Source data:
══════
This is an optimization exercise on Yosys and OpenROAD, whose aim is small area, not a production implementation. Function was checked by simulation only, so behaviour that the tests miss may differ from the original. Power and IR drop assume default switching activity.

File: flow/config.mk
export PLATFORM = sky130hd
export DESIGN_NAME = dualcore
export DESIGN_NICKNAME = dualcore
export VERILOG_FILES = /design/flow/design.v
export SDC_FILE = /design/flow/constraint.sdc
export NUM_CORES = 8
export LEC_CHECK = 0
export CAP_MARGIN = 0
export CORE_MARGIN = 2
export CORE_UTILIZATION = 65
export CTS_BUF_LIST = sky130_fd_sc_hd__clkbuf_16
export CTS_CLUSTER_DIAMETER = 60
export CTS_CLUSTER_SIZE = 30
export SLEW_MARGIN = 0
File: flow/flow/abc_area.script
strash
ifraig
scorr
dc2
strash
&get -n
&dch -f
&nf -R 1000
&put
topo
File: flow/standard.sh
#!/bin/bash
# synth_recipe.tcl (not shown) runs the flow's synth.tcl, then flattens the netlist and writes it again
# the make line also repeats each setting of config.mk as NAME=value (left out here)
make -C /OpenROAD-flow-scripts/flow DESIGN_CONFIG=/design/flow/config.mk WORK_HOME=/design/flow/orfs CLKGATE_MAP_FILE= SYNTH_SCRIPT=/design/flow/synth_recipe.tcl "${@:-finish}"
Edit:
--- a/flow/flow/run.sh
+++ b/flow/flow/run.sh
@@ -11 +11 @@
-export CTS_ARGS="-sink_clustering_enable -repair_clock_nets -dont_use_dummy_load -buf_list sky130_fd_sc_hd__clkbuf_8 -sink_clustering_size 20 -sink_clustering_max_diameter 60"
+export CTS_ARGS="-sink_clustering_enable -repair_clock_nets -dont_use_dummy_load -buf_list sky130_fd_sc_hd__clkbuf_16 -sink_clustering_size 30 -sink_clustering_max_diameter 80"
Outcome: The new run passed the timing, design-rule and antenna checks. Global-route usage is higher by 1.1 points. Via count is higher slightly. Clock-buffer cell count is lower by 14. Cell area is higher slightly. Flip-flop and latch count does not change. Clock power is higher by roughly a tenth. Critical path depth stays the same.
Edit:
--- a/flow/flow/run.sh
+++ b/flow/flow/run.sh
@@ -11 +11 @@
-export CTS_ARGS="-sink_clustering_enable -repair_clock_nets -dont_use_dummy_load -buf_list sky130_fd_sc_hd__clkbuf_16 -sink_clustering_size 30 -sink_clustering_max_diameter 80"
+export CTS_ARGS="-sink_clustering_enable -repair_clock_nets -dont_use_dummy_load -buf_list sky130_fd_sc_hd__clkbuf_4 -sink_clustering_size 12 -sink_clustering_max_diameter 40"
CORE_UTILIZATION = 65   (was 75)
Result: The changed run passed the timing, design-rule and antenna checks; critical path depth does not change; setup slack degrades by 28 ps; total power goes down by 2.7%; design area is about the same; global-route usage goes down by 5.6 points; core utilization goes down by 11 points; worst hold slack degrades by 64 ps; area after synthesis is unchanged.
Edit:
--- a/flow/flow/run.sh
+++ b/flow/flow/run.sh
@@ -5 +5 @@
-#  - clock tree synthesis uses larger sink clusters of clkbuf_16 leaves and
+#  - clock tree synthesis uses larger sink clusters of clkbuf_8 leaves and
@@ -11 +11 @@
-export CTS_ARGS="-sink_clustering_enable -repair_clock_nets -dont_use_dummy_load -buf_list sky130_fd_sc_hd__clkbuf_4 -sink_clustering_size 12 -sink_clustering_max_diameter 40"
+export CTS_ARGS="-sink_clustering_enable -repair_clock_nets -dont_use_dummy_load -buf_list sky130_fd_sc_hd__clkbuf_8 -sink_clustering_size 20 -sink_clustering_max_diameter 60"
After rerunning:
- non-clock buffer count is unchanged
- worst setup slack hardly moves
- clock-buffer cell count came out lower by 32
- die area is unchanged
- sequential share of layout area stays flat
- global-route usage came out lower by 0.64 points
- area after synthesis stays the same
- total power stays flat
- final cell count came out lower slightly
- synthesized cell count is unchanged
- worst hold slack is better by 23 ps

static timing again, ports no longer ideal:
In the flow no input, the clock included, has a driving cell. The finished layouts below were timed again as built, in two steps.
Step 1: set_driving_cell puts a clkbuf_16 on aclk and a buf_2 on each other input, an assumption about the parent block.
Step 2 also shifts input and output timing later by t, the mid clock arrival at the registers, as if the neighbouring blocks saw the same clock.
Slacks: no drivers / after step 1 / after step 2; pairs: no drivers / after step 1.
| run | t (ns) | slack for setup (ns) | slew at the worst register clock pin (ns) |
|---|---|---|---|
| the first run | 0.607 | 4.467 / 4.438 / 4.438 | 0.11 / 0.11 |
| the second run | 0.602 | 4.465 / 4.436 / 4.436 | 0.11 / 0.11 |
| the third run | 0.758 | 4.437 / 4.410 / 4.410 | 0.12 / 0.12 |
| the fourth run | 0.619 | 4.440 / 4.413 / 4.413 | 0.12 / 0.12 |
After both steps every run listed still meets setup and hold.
══════
# Exercise requirements:
Copy out the lines above exactly, beginning at the one that contains "- worst hold slack is better by 23 ps" and ending at the one that contains "4.436 | 0.11 / 0.11 |".

# Result of this task:
- worst hold slack is better by 23 ps

static timing again, ports no longer ideal:
In the flow no input, the clock included, has a driving cell. The finished layouts below were timed again as built, in two steps.
Step 1: set_driving_cell puts a clkbuf_16 on aclk and a buf_2 on each other input, an assumption about the parent block.
Step 2 also shifts input and output timing later by t, the mid clock arrival at the registers, as if the neighbouring blocks saw the same clock.
Slacks: no drivers / after step 1 / after step 2; pairs: no drivers / after step 1.
| run | t (ns) | slack for setup (ns) | slew at the worst register clock pin (ns) |
|---|---|---|---|
| the first run | 0.607 | 4.467 / 4.438 / 4.438 | 0.11 / 0.11 |
| the second run | 0.602 | 4.465 / 4.436 / 4.436 | 0.11 / 0.11 |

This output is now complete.